**The input**
--- START ---
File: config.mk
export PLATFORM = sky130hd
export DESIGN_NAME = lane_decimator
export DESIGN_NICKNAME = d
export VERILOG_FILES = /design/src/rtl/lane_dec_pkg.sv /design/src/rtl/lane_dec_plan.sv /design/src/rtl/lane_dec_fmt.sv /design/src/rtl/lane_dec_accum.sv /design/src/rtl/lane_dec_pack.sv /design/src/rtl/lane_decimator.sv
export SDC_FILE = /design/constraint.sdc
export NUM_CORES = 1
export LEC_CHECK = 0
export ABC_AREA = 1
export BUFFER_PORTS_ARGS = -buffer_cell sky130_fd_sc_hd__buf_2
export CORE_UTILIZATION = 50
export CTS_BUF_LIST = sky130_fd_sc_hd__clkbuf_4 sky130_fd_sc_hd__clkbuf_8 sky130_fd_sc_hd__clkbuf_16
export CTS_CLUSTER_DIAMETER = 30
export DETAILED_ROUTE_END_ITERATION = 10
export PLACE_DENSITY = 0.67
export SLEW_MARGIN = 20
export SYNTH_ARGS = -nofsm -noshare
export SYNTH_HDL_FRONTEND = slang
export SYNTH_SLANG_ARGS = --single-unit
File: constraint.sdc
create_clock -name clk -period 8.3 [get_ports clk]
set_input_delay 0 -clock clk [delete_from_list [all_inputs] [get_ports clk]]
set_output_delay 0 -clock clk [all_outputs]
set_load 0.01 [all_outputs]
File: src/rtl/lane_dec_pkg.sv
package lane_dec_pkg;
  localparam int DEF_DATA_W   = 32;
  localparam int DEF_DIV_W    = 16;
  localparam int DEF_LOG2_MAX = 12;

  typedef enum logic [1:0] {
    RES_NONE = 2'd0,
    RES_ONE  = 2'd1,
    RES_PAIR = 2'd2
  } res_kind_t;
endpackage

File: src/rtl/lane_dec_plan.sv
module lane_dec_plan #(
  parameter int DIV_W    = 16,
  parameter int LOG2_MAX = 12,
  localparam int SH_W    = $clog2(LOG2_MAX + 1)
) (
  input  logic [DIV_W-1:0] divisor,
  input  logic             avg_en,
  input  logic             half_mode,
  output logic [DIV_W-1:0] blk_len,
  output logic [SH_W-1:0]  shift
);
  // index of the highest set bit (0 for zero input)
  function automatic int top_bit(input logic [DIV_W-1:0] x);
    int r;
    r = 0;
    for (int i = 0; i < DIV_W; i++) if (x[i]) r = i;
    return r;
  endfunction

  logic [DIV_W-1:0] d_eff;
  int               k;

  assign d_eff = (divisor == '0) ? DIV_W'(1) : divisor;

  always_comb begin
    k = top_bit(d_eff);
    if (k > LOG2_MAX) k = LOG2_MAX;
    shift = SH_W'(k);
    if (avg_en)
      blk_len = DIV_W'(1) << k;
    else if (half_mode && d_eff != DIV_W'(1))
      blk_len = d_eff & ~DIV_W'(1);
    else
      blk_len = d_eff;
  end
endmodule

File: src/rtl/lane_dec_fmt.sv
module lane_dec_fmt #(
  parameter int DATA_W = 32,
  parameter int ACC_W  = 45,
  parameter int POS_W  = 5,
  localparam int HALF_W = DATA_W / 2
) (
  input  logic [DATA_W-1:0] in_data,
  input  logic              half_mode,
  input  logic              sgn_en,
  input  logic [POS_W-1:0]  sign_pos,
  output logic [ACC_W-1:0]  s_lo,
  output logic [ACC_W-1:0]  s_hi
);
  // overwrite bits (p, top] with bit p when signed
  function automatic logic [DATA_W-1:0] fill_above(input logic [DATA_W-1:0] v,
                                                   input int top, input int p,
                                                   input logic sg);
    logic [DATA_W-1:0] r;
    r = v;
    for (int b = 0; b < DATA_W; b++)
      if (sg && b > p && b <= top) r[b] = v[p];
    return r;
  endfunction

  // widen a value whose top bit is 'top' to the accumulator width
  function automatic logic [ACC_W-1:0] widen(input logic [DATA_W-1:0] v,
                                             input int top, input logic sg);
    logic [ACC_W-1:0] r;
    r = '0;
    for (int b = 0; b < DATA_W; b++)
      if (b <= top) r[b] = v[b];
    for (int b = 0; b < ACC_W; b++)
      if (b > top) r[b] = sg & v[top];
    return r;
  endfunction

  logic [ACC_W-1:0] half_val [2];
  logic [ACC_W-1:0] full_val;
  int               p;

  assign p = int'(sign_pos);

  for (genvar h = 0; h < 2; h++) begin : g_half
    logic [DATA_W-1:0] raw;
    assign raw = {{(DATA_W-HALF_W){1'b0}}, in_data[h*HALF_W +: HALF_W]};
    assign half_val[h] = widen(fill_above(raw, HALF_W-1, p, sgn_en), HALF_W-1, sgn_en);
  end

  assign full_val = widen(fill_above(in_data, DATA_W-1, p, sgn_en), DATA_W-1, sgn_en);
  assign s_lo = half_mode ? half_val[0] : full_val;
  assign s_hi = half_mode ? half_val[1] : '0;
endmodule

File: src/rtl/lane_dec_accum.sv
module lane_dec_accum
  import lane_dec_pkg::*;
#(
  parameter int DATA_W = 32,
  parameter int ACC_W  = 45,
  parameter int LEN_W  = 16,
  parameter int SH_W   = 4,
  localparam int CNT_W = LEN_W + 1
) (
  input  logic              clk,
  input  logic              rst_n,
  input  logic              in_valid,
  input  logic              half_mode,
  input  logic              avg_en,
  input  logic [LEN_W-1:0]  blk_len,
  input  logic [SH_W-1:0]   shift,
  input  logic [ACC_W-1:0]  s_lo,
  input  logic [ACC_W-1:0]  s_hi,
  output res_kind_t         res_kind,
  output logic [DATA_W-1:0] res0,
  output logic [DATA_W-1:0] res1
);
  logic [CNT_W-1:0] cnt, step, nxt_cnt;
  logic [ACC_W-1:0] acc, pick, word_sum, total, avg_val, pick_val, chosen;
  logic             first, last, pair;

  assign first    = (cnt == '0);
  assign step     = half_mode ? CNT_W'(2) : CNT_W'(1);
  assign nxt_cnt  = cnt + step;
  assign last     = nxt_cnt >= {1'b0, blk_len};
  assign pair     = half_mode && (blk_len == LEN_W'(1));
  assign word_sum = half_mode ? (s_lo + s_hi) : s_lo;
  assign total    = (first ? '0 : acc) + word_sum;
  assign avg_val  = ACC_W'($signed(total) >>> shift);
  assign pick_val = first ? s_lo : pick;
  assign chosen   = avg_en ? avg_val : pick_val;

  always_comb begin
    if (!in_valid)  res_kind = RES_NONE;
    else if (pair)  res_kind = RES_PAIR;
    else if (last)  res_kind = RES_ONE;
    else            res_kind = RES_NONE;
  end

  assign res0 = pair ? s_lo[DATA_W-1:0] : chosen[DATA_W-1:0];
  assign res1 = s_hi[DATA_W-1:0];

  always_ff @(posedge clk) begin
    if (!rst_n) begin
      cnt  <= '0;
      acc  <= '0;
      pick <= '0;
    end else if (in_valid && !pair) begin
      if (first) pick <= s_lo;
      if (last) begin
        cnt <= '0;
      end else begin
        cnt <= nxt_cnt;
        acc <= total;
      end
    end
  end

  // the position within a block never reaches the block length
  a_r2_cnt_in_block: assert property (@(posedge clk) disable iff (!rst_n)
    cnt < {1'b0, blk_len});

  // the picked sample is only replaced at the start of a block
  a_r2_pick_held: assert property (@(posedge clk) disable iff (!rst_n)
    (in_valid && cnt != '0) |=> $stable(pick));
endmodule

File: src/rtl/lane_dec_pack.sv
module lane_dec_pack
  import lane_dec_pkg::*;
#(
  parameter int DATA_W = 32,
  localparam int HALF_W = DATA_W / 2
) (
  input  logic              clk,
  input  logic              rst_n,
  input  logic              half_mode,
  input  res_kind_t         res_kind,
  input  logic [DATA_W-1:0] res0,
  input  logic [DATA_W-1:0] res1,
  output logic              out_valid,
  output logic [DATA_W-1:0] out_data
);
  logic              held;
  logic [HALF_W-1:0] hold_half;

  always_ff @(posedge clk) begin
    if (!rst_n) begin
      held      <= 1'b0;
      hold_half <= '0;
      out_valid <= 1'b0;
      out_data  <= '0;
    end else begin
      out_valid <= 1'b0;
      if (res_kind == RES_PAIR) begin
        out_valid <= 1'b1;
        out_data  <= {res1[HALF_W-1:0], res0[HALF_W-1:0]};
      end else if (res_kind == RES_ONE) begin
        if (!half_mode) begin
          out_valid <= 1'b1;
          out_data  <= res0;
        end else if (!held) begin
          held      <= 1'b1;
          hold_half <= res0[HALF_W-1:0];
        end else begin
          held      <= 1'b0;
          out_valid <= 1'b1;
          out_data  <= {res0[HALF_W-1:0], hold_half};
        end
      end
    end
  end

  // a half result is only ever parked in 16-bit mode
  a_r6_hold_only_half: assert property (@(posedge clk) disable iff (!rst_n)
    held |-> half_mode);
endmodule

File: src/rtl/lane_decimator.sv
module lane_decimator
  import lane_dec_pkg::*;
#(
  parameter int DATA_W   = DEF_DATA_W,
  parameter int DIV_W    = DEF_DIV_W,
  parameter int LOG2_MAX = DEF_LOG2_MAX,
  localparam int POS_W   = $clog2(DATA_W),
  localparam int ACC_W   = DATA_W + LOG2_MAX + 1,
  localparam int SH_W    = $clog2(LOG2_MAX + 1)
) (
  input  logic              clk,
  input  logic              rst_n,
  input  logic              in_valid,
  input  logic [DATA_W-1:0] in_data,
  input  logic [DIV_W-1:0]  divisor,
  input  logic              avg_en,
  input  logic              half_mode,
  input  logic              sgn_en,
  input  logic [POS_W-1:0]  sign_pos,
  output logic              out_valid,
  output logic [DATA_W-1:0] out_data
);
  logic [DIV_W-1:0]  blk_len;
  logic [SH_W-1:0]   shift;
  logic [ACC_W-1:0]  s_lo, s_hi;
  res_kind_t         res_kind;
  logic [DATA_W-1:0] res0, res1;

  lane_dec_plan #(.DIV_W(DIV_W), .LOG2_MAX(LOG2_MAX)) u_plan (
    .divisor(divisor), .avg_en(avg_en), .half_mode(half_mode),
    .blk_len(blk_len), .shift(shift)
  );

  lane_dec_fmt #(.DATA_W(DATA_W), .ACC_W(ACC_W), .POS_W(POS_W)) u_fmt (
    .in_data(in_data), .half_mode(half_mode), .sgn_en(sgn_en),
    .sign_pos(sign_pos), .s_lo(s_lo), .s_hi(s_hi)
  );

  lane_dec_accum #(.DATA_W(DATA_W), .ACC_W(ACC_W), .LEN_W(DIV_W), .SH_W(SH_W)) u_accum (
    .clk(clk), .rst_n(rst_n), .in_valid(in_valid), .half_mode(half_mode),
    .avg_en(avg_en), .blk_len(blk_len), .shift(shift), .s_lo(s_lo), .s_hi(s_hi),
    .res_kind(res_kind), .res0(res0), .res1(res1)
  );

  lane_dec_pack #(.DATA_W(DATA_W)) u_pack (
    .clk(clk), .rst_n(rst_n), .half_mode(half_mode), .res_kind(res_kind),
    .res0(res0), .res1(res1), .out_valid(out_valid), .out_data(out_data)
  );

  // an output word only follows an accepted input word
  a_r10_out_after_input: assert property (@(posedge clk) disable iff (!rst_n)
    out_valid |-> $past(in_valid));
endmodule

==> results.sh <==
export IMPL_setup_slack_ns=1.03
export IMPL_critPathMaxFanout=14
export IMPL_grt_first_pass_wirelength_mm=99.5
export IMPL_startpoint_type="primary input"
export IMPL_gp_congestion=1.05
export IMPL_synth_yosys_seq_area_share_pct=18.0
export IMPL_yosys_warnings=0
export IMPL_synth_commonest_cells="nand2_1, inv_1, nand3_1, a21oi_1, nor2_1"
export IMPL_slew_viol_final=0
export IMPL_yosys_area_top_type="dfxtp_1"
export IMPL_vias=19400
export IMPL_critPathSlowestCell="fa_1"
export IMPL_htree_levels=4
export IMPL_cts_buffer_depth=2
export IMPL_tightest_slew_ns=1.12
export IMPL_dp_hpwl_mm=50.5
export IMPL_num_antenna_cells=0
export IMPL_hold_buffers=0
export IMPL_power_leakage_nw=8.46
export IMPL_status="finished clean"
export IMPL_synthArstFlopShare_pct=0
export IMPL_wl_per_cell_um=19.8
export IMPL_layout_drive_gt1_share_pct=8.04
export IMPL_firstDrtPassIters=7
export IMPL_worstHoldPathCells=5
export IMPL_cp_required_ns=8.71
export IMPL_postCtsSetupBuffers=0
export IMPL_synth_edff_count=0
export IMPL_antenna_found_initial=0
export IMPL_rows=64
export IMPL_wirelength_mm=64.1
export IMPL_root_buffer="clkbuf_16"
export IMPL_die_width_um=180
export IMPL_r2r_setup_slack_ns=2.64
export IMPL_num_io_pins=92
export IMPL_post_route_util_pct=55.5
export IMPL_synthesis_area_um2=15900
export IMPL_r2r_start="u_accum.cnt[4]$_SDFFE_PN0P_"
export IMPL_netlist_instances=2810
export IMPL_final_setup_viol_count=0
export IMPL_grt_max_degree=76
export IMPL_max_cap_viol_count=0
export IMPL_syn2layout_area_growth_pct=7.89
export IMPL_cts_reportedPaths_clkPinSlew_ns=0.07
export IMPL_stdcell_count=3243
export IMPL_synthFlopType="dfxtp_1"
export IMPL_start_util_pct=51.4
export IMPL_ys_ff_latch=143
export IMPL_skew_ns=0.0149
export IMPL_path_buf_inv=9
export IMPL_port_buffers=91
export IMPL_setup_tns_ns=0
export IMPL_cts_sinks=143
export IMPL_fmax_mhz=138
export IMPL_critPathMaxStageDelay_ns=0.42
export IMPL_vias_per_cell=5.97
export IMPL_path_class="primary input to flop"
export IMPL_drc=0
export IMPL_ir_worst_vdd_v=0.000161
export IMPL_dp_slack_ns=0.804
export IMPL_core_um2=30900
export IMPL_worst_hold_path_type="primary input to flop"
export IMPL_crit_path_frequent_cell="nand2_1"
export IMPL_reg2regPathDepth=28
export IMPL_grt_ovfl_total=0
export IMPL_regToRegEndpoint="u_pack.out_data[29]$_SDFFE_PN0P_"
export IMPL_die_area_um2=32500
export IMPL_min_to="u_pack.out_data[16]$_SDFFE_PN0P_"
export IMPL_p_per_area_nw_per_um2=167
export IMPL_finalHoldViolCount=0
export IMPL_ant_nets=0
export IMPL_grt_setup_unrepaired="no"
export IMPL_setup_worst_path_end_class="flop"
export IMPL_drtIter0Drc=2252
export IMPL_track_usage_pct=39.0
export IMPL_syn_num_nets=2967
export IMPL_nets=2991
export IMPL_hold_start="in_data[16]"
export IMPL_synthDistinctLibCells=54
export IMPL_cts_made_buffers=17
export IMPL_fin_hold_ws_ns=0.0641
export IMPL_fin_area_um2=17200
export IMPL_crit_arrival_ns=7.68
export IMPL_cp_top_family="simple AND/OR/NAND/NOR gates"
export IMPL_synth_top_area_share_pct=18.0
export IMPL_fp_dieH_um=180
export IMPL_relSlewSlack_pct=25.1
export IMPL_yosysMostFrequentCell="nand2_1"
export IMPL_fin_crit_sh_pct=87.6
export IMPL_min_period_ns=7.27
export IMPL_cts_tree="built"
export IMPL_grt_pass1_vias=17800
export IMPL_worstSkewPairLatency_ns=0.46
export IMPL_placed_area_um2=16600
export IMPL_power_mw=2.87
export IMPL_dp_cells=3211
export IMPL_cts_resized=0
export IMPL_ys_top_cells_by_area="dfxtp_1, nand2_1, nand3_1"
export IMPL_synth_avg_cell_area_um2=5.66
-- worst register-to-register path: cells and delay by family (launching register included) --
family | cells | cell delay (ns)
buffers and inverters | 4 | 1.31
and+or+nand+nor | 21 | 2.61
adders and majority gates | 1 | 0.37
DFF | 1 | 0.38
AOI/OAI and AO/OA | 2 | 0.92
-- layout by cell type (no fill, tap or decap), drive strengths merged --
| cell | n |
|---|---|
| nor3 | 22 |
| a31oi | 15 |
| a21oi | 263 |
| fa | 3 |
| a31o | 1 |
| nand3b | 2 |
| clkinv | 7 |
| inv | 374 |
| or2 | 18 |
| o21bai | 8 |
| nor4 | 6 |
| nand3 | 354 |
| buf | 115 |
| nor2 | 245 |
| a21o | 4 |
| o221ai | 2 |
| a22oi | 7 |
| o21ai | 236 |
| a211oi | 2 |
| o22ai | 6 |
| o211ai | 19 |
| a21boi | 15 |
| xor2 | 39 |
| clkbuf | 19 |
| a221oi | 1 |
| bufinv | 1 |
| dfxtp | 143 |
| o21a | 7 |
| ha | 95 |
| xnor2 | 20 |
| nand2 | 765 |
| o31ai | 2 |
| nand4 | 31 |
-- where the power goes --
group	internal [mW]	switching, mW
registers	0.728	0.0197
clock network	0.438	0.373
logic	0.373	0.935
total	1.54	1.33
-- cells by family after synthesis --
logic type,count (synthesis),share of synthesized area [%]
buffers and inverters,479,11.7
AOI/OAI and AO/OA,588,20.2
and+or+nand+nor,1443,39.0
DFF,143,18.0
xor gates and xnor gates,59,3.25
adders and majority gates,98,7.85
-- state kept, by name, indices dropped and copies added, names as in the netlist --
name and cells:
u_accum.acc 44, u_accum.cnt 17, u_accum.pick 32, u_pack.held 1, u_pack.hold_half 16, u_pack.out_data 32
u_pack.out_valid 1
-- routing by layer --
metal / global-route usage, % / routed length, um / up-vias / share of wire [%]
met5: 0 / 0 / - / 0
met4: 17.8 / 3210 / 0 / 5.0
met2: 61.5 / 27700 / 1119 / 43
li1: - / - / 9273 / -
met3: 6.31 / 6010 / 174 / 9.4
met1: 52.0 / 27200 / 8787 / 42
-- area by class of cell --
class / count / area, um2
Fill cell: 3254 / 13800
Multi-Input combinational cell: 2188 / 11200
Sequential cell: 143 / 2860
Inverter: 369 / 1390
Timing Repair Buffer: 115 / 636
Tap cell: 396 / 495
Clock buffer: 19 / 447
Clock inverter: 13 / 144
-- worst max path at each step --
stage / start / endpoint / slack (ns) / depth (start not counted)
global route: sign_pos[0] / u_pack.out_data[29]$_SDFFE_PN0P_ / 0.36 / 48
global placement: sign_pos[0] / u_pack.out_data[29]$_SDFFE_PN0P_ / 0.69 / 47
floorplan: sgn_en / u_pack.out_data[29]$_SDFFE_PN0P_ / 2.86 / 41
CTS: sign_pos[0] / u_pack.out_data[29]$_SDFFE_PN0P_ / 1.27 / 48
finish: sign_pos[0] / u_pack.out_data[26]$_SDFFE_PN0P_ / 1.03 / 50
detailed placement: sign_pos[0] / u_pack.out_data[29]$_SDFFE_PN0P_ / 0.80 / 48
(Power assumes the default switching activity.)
--- END ---
--- START ---
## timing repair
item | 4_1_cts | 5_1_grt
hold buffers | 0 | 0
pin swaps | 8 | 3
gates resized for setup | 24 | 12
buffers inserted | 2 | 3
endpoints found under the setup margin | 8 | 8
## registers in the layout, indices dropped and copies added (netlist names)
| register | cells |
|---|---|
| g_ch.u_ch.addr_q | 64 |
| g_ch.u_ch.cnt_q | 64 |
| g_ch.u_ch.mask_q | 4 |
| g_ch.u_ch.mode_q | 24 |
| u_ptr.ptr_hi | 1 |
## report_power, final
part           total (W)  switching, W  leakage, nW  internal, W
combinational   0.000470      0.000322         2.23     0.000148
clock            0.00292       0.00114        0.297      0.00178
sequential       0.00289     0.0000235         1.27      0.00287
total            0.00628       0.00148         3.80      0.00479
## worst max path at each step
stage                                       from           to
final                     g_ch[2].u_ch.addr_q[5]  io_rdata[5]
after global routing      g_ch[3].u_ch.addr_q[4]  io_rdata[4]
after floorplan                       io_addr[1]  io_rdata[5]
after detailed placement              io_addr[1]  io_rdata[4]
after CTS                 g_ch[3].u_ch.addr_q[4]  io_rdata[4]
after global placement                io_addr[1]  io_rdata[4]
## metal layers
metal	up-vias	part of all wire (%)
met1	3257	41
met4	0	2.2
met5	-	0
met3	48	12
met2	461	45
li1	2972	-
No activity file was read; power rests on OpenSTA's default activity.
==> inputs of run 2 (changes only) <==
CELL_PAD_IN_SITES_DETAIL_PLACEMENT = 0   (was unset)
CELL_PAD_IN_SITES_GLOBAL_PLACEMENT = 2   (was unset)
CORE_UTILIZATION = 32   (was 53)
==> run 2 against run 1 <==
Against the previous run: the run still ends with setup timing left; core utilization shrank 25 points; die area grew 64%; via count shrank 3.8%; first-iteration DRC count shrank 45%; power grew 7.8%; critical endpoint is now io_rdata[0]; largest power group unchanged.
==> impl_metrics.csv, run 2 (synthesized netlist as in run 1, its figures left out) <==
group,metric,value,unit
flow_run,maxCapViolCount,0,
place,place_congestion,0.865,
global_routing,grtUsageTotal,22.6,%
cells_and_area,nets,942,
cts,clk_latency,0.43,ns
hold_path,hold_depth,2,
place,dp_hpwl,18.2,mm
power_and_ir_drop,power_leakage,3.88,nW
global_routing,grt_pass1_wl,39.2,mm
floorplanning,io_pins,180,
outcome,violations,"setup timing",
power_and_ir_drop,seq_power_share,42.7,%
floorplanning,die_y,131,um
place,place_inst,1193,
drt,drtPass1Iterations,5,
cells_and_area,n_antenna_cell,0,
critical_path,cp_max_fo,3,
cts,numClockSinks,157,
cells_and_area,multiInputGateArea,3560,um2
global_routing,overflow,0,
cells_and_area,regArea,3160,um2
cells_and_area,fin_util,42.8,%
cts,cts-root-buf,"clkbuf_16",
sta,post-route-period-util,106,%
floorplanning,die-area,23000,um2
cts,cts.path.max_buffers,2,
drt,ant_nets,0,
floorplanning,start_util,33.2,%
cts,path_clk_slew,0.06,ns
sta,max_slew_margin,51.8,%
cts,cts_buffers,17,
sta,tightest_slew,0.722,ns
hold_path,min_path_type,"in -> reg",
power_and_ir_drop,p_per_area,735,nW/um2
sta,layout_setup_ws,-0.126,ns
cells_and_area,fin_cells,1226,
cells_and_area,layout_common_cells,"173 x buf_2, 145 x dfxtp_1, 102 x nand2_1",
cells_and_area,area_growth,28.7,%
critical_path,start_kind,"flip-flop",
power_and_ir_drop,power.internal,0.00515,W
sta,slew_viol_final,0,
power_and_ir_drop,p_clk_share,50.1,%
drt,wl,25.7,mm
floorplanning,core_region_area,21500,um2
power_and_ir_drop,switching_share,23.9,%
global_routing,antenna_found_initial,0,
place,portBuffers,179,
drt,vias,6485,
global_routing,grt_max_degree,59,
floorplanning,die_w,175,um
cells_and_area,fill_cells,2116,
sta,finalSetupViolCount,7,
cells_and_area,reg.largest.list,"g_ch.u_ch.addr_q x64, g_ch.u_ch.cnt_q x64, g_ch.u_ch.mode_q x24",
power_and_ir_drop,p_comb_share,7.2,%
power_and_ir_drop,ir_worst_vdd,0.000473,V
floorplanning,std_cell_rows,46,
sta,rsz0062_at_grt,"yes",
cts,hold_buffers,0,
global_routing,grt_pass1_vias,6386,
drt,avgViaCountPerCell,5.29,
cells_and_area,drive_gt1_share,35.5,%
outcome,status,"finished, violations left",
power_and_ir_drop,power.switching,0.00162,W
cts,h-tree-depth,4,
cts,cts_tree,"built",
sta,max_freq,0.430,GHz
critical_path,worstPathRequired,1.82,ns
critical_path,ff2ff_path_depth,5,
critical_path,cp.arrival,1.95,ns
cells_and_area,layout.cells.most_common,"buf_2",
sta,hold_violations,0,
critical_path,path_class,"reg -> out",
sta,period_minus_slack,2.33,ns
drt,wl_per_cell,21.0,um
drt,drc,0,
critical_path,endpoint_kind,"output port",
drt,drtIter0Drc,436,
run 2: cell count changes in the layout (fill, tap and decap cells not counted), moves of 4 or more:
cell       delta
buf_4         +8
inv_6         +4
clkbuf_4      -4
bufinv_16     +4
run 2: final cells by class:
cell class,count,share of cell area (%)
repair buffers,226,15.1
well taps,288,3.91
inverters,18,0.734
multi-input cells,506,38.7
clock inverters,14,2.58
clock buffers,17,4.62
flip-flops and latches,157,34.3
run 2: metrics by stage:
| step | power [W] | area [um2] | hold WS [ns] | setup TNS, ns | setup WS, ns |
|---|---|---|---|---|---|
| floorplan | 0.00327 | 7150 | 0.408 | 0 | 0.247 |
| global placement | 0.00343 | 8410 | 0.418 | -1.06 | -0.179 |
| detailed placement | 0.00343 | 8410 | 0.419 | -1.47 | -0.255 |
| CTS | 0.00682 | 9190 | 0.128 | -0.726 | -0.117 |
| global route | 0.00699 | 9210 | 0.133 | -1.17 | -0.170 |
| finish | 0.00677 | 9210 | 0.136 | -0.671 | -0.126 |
--- END ---
**What you will do**
Of all the entries above, repeat only the lines from the line that has "repair buffers,226,15.1" to the line that has "-1.47 | -0.255 |", both lines included, exactly.

**Your solution**
repair buffers,226,15.1
well taps,288,3.91
inverters,18,0.734
multi-input cells,506,38.7
clock inverters,14,2.58
clock buffers,17,4.62
flip-flops and latches,157,34.3
run 2: metrics by stage:
| step | power [W] | area [um2] | hold WS [ns] | setup TNS, ns | setup WS, ns |
|---|---|---|---|---|---|
| floorplan | 0.00327 | 7150 | 0.408 | 0 | 0.247 |
| global placement | 0.00343 | 8410 | 0.418 | -1.06 | -0.179 |
| detailed placement | 0.00343 | 8410 | 0.419 | -1.47 | -0.255 |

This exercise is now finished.